Let $K$ be a number field and $v$ a discrete valuation on it. Now let $\mathcal{O}_{K,v}$ be the localization at $v$, with maximal ideal $\mathfrak{p}_v = \mathfrak{p}\mathcal{O}_{K,v}$. Is it true that $\widehat{\mathcal{O}_{K,v}} \cong \varprojlim_n \; \mathcal{O}_K/\mathfrak{p}^n$ ? 
 A: In general, if $\mathfrak m$ is a maximal ideal in the commutative ring $A$,
then the natural map from the $\mathfrak m$-adic completion of $A$ to 
the $\mathfrak m$-adic completion of the localization $A_{\mathfrak m}$ is an isomorphism, the reason being that at each finite stage, the morphism
$$A/\mathfrak m^n \to A_{\mathfrak m}/\mathfrak m^n A_{\mathfrak m}$$
is an isomorphism, because any element of $A\setminus \mathfrak m$ has invertible
image in $A/\mathfrak m$, and hence in $A/\mathfrak m^n$.

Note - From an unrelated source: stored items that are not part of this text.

Source: an optimization exercise on an open RTL-to-GDS flow (aim: small area, a short achievable clock period and few clock cycles per item). Production flows keep margins and buffers that such runs may drop. RTL that was checked went through simulation tests only; none was proved equivalent to the original. Only the layout flow was run in runs 1 to 3; the RTL was not checked for function there. No activity file was given, so power comes from the tool's default toggle rates.

==> flow/design.v <==
module pf_engine (
    input  wire        clk,
    input  wire        rst,
    input  wire        cmd_valid,
    output wire        cmd_ready,
    input  wire [1:0]  cmd_op,
    input  wire [7:0]  cmd_klen,
    input  wire [7:0]  cmd_tlen,
    input  wire        in_valid,
    output wire        in_ready,
    input  wire [7:0]  in_data,
    output wire        out_valid,
    input  wire        out_ready,
    output wire [7:0]  out_data,
    output wire        done,
    output wire [2:0]  err_code,
    output wire [15:0] err_info
);
    localparam OP_ENC = 2'd0, OP_DEC = 2'd1, OP_MAT = 2'd2;
    localparam SC_NONE = 2'd0, SC_EMPTY = 2'd1, SC_ODD = 2'd2, SC_BAD = 2'd3;
    localparam IS_IDLE = 2'd0, IS_CAP = 2'd1, IS_STREAM = 2'd2;
    function [5:0] alpha(input integer i);
        alpha = (i < 26) ? (6'd33 + i) : (i - 10);
    endfunction
    reg [1:0] ist;
    reg       cmd_ready_r, in_ready_r;
    reg [1:0] op_in;
    reg [7:0] krem, trem;
    reg [1:0] sc_in;
    reg       started;
    reg       init_req;
    reg [7:0] mb, sb;
    reg       m_v, s_v;
    reg       m_first, m_last, m_text, m_null;
    reg       s_first, s_last, s_text, s_null;
    reg       m_okE, m_okD, m_sp, m_low;
    reg       s_okE, s_okD, s_sp, s_low;
    wire i_up  = (in_data >= 8'h41 && in_data <= 8'h5a);
    wire i_low = (in_data >= 8'h61 && in_data <= 8'h7a);
    wire i_dig = (in_data >= 8'h30 && in_data <= 8'h39);
    wire i_sp  = (in_data == 8'h20);
    assign cmd_ready = cmd_ready_r;
    assign in_ready  = in_ready_r;
    wire cmd_fire = cmd_valid & cmd_ready_r;
    wire in_fire  = in_valid & in_ready_r;
    wire cap_op3  = (op_in == 2'd3);
    wire cap_kz   = (krem == 8'd0);
    wire cap_tz   = (trem == 8'd0);
    wire cap_has  = !cap_op3 & (!cap_kz | (!op_in[1] & !cap_tz));
    wire null_fire = (ist == IS_CAP) & !cap_has & !s_v;
    wire rem_last = (krem == 8'd1 & trem == 8'd0) | (krem == 8'd0 & trem == 8'd1);
    wire enq      = in_fire | null_fire;
    wire e_first  = null_fire | !started;
    wire e_last   = null_fire | rem_last;
    wire e_text   = !null_fire & (krem == 8'd0);
    wire e_null   = null_fire;
    reg  [5:0]  L [0:35];
    reg  [5:0]  nkey;        
    wire [35:0] T;           
    genvar gt;
    generate for (gt = 0; gt < 36; gt = gt + 1) begin : g_t
        assign T[gt] = (nkey <= gt);
    end endgenerate
    wire [5:0] s = {mb[6], mb[4:0]};
    wire [35:0] m;
    genvar gi;
    generate for (gi = 0; gi < 36; gi = gi + 1) begin : g_cmp
        assign m[gi] = (L[gi] == s);
    end endgenerate
    wire [35:0] ge0 = m;
    wire [35:0] ge1 = ge0 | {1'b0,  ge0[35:1]};
    wire [35:0] ge2 = ge1 | {2'b0,  ge1[35:2]};
    wire [35:0] ge3 = ge2 | {4'b0,  ge2[35:4]};
    wire [35:0] ge4 = ge3 | {8'b0,  ge3[35:8]};
    wire [35:0] ge5 = ge4 | {16'b0, ge4[35:16]};
    wire [35:0] ge  = ge5 | {32'b0, ge5[35:32]};
    wire [35:0] firstcell = T & ~{T[34:0], 1'b0};
    wire [35:0] region    = T & ge;
    wire [5:0] row_s, col_s;
    generate for (gi = 0; gi < 6; gi = gi + 1) begin : g_rc
        assign row_s[gi] = |m[6*gi +: 6];
        assign col_s[gi] = m[gi] | m[gi+6] | m[gi+12] | m[gi+18] | m[gi+24] | m[gi+30];
    end endgenerate
    wire is_space = m_sp;
    wire ok_enc   = m_okE;
    wire ok_dec   = m_okD;
    wire [7:0] mb_up = m_low ? {mb[7:6], 1'b0, mb[4:0]} : mb;
    reg [1:0] op_a;
    reg [1:0] sc_a;
    reg       err_i;
    reg       pok;           
    reg       openc;         
    reg       have_a;
    reg [5:0] pa_r, pa_c;
    reg [2:0] err_r;
    reg [15:0] info_r;       
    reg [5:0] cur_r, cur_c, nxt_r, nxt_c;
    reg       busy_b, has_nxt, mat_mode, end_b;
    reg [7:0] f0, f1;
    reg       v0, v1;
    reg       done_r;
    wire room      = !v1;
    wire emit      = busy_b & room;
    wire cur_last  = cur_r[5] & cur_c[5];
    wire last_emit = mat_mode ? cur_last : !has_nxt;
    wire busy_after = busy_b & !(emit & last_emit);
    wire ev_key  = m_v & !m_text & !m_null;
    wire ev_text = m_v & m_text;
    wire op_enc  = openc;
    wire proc_en = ev_text & !m_first & pok;
    wire t_space = op_enc & is_space;
    wire t_ok    = op_enc ? ok_enc : ok_dec;
    wire t_bad   = proc_en & !t_space & !t_ok;
    wire t_sym   = proc_en & !t_space & t_ok;
    wire t_pair  = t_sym & have_a;
    wire have_n  = t_sym ? !have_a : have_a;
    wire pad     = ev_text & m_last & op_enc & proc_en & !t_bad & have_n;
    wire [1:0] sc_now = m_first ? sc_in : sc_a;
    wire [1:0] op_now = m_first ? op_in : op_a;
    wire is_end  = m_v & m_last & !pad;
    wire mat_end = is_end & (op_now == OP_MAT);
    wire need_b  = (ev_text & t_pair) | mat_end | ev_key;
    wire need_c  = ev_text | is_end;
    wire stall   = (need_b & busy_after) | (need_c & (end_b | done_r));
    wire hold_f  = init_req & m_first;
    wire take    = m_v & !stall & !hold_f;
    wire do_init = init_req & (!m_v | m_first) & !busy_after;
    wire do_ins  = m_v & !m_text & !m_null & ok_enc & !busy_after &
                   !(m_last & (end_b | done_r)) & !(init_req & m_first);
    wire dec_dir = (op_a == OP_DEC);
    function [5:0] step(input [5:0] x, input d);
        step = d ? {x[0], x[5:1]} : {x[4:0], x[5]};
    endfunction
    wire sr = |(pa_r & row_s);
    wire scl = |(pa_c & col_s);
    wire colrule = scl & !sr;
    wire [5:0] c0_r = colrule ? step(pa_r, dec_dir) : pa_r;
    wire [5:0] c0_c = sr ? step(pa_c, dec_dir) : (scl ? pa_c : col_s);
    wire [5:0] c1_r = colrule ? step(row_s, dec_dir) : row_s;
    wire [5:0] c1_c = sr ? step(col_s, dec_dir) : (scl ? col_s : pa_c);
    wire load_pair = m_v & m_text & !m_first & pok & have_a & t_ok & !t_space &
                     !busy_after & !end_b & !done_r;
    wire load_mat  = take & mat_end;
    wire end_now   = take & is_end;
    wire [7:0] pidx_n = (take & ev_text & !err_i & !t_bad & !t_space) ? info_r[15:8] + 8'd1
                                                                   : info_r[15:8];
    wire       err_n  = (err_i & !m_first) | t_bad;
    wire [7:0] eb_n   = t_bad ? (op_enc ? mb_up : mb) : info_r[7:0];
    reg [5:0] rd;
    integer k;
    always @(*) begin
        rd = 6'd0;
        for (k = 0; k < 36; k = k + 1)
            rd = rd | (L[k] & {6{cur_r[k/6] & cur_c[k%6]}});
    end
    wire [7:0] rd_ascii = {1'b0, rd[5], ~rd[5], rd[4:0]};
    wire consume = take;
    wire pop     = v0 & out_ready;
    reg        m_v_n, s_v_n, mf_n, sf_n;
    always @(*) begin
        m_v_n = m_v;
        s_v_n = s_v;
        if (take & pad) begin
            m_v_n = 1'b1;
            if (enq) s_v_n = 1'b1;
        end else if (s_v) begin
            if (consume) begin m_v_n = 1'b1; s_v_n = 1'b0; end
        end else if (!m_v | consume) begin
            m_v_n = enq;
        end else if (enq) begin
            s_v_n = 1'b1;
        end
    end
    wire [1:0] ist_n = cmd_fire ? IS_CAP :
                       (ist == IS_CAP) ? (cap_has ? IS_STREAM : (null_fire ? IS_IDLE : IS_CAP)) :
                       (ist == IS_STREAM && in_fire && rem_last) ? IS_IDLE : ist;
    wire mfirst_n = (take & pad) ? 1'b0 :
                    (s_v & consume) ? s_first :
                    (!s_v & (!m_v | consume)) ? (enq & e_first) : (m_v & m_first);
    wire sfirst_n = (take & pad) ? (s_v ? s_first : (enq & e_first)) :
                    (s_v & consume) ? 1'b0 :
                    s_v ? s_first :
                    (!s_v & m_v & !consume) ? (enq & e_first) : 1'b0;
    always @(posedge clk) begin
        if (cmd_ready_r) begin
            op_in <= cmd_op;
            krem  <= cmd_klen;
            trem  <= cmd_tlen;
        end
        if (ist == IS_CAP) begin
            sc_in <= cap_op3 ? SC_BAD :
                     (!op_in[1] & cap_kz) ? SC_EMPTY :
                     (op_in == OP_DEC & trem[0]) ? SC_ODD : SC_NONE;
            if (op_in[1]) trem <= 8'd0;
            if (cap_op3)  krem <= 8'd0;
            started <= 1'b0;
        end else if (ist == IS_STREAM && in_fire) begin
            started <= 1'b1;
            if (krem != 8'd0) krem <= krem - 8'd1;
            else              trem <= trem - 8'd1;
        end
        if (take & pad) begin
            mb <= 8'h58;
            m_first <= 1'b0; m_last <= 1'b1; m_text <= 1'b1; m_null <= 1'b0;
            m_okE <= 1'b1; m_okD <= 1'b1; m_sp <= 1'b0; m_low <= 1'b0;
            if (!s_v) begin
                sb <= in_data;
                s_first <= e_first; s_last <= e_last; s_text <= e_text; s_null <= e_null;
                s_okE <= i_up | i_low | i_dig; s_okD <= i_up | i_dig; s_sp <= i_sp; s_low <= i_low;
            end
        end else if (s_v) begin
            if (consume) begin
                mb <= sb;
                m_first <= s_first; m_last <= s_last; m_text <= s_text; m_null <= s_null;
                m_okE <= s_okE; m_okD <= s_okD; m_sp <= s_sp; m_low <= s_low;
            end
        end else begin
            if (!m_v | consume) begin
                mb <= in_data;
                m_first <= e_first; m_last <= e_last; m_text <= e_text; m_null <= e_null;
                m_okE <= i_up | i_low | i_dig; m_okD <= i_up | i_dig; m_sp <= i_sp; m_low <= i_low;
            end
            sb <= in_data;
            s_first <= e_first; s_last <= e_last; s_text <= e_text; s_null <= e_null;
            s_okE <= i_up | i_low | i_dig; s_okD <= i_up | i_dig; s_sp <= i_sp; s_low <= i_low;
        end
        if (do_init) begin : init_blk
            integer i;
            for (i = 0; i < 36; i = i + 1) L[i] <= alpha(i);
            nkey <= 6'd0;
        end else if (do_ins) begin : ins_blk
            integer i;
            for (i = 0; i < 36; i = i + 1)
                if (region[i])
                    L[i] <= firstcell[i] ? s : L[(i + 35) % 36];
            if (|(firstcell & region)) nkey <= nkey + 6'd1;
        end
        if (take) begin
            if (m_first) begin
                pok    <= (sc_in == SC_NONE);
                openc  <= (op_in == OP_ENC);
                op_a   <= op_in;
                sc_a   <= sc_in;
                have_a <= 1'b0;
                err_i  <= 1'b0;
            end
            if (ev_text) begin
                if (t_sym & !have_a) begin
                    pa_r <= row_s;
                    pa_c <= col_s;
                end
                have_a <= have_n;
                if (t_bad) begin err_i <= 1'b1; pok <= 1'b0; end
                info_r <= {pidx_n, eb_n};
            end
            if (is_end) begin
                err_r  <= (sc_now == SC_BAD)   ? 3'd5 :
                          (sc_now == SC_EMPTY) ? 3'd3 :
                          (sc_now == SC_ODD)   ? 3'd4 :
                          err_n                ? 3'd1 : 3'd0;
                info_r <= (sc_now == SC_BAD)   ? 16'd3 :
                          (sc_now == SC_EMPTY) ? 16'd2 :
                          (sc_now == SC_ODD)   ? {pidx_n, 8'd0} :
                          err_n                ? {pidx_n, eb_n} : 16'd0;
            end
        end
        if (done_r) info_r <= 16'd0;
        if (load_pair) begin
            cur_r <= c0_r; cur_c <= c0_c;
            nxt_r <= c1_r; nxt_c <= c1_c;
        end else if (load_mat) begin
            cur_r <= 6'b000001; cur_c <= 6'b000001;
        end else if (emit) begin
            if (mat_mode) begin
                if (cur_c[5]) begin
                    cur_c <= 6'b000001;
                    cur_r <= {cur_r[4:0], cur_r[5]};
                end else begin
                    cur_c <= {cur_c[4:0], cur_c[5]};
                end
            end else begin
                cur_r <= nxt_r; cur_c <= nxt_c;
            end
        end
        if (!v0 | pop) f0 <= v1 ? f1 : rd_ascii;
        if (!v1)       f1 <= rd_ascii;
        if (rst) begin
            ist         <= IS_IDLE;
            cmd_ready_r <= 1'b1;
            in_ready_r  <= 1'b0;
            init_req    <= 1'b0;
            m_v         <= 1'b0;
            s_v         <= 1'b0;
            busy_b      <= 1'b0;
            has_nxt     <= 1'b0;
            mat_mode    <= 1'b0;
            end_b       <= 1'b0;
            v0          <= 1'b0;
            v1          <= 1'b0;
            done_r      <= 1'b0;
            info_r      <= 16'd0;
            err_i       <= 1'b0;
        end else begin
            ist         <= ist_n;
            cmd_ready_r <= (ist_n == IS_IDLE) & !mfirst_n & !sfirst_n;
            in_ready_r  <= (ist_n == IS_STREAM) & !s_v_n;
            m_v         <= m_v_n;
            s_v         <= s_v_n;
            if (ist == IS_CAP & ist_n != IS_CAP) init_req <= !cap_op3;
            else if (do_init)                     init_req <= 1'b0;
            if (load_pair) begin
                busy_b <= 1'b1; has_nxt <= 1'b1; mat_mode <= 1'b0;
            end else if (load_mat) begin
                busy_b <= 1'b1; has_nxt <= 1'b0; mat_mode <= 1'b1;
            end else if (emit) begin
                if (last_emit) begin busy_b <= 1'b0; mat_mode <= 1'b0; end
                if (!mat_mode) has_nxt <= 1'b0;
            end
            v0 <= v1 ? 1'b1 : (v0 ? (!pop | emit) : emit);
            v1 <= v1 ? !pop : (v0 & !pop & emit);
            done_r <= end_b & !busy_after & !(load_pair | load_mat) &
                      !(v1 ? 1'b1 : (v0 ? (!pop | emit) : emit)) &
                      !(v1 ? !pop : (v0 & !pop & emit));
            if (end_now)                  end_b <= 1'b1;
            else if (end_b & !busy_after &
                     !(v1 ? 1'b1 : (v0 ? (!pop | emit) : emit)) &
                     !(v1 ? !pop : (v0 & !pop & emit)))
                                          end_b <= 1'b0;
        end
    end
    assign out_valid = v0;
    assign out_data  = f0;
    assign done      = done_r;
    assign err_code  = err_r;
    assign err_info  = info_r;
endmodule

This last assertion is where we use that $\mathfrak m$ is maximal, and the statement
is not true if $\mathfrak m$ is not maximal.
A: Yes, both are profinite completions and the residue fields are isomorphic.
That is
$$\mathcal{O}_{K,v}/\mathfrak{p}^n\cong \mathcal{O}/\mathfrak{p}^n$$
where each $\mathfrak{p}$ is within the ambient ring, so that the inverse limits are isomorphic, since the profinite completion of $\mathcal{O}_K$ WRT $\mathfrak{p}$ is given over the inverse system of progressive quotients by powers of $\mathfrak{p}$ as is true for the localizations.
In particular, the inverse systems are

$$1\;\longleftarrow \;\mathcal{O}_K/\mathfrak{p}\;\longleftarrow \;\mathcal{O}_K/\mathfrak{p}^2\longleftarrow \;\ldots\longleftarrow\mathcal{O}_K/\mathfrak{p}^n\longleftarrow \;\ldots$$
  $$1\longleftarrow \;\mathcal{O}_{K,v}/\mathfrak{p}_v\;\longleftarrow \;\mathcal{O}_{K,v}/\mathfrak{p}_v^2\longleftarrow\ldots\longleftarrow\mathcal{O}_{K,v}/\mathfrak{p}_v^n\longleftarrow\ldots$$

and there is a componentwise isomorphism which is compatible with the transition maps (each arrow is reduction modulo the next lowest prime power), hence is an isomorphism of inverse systems.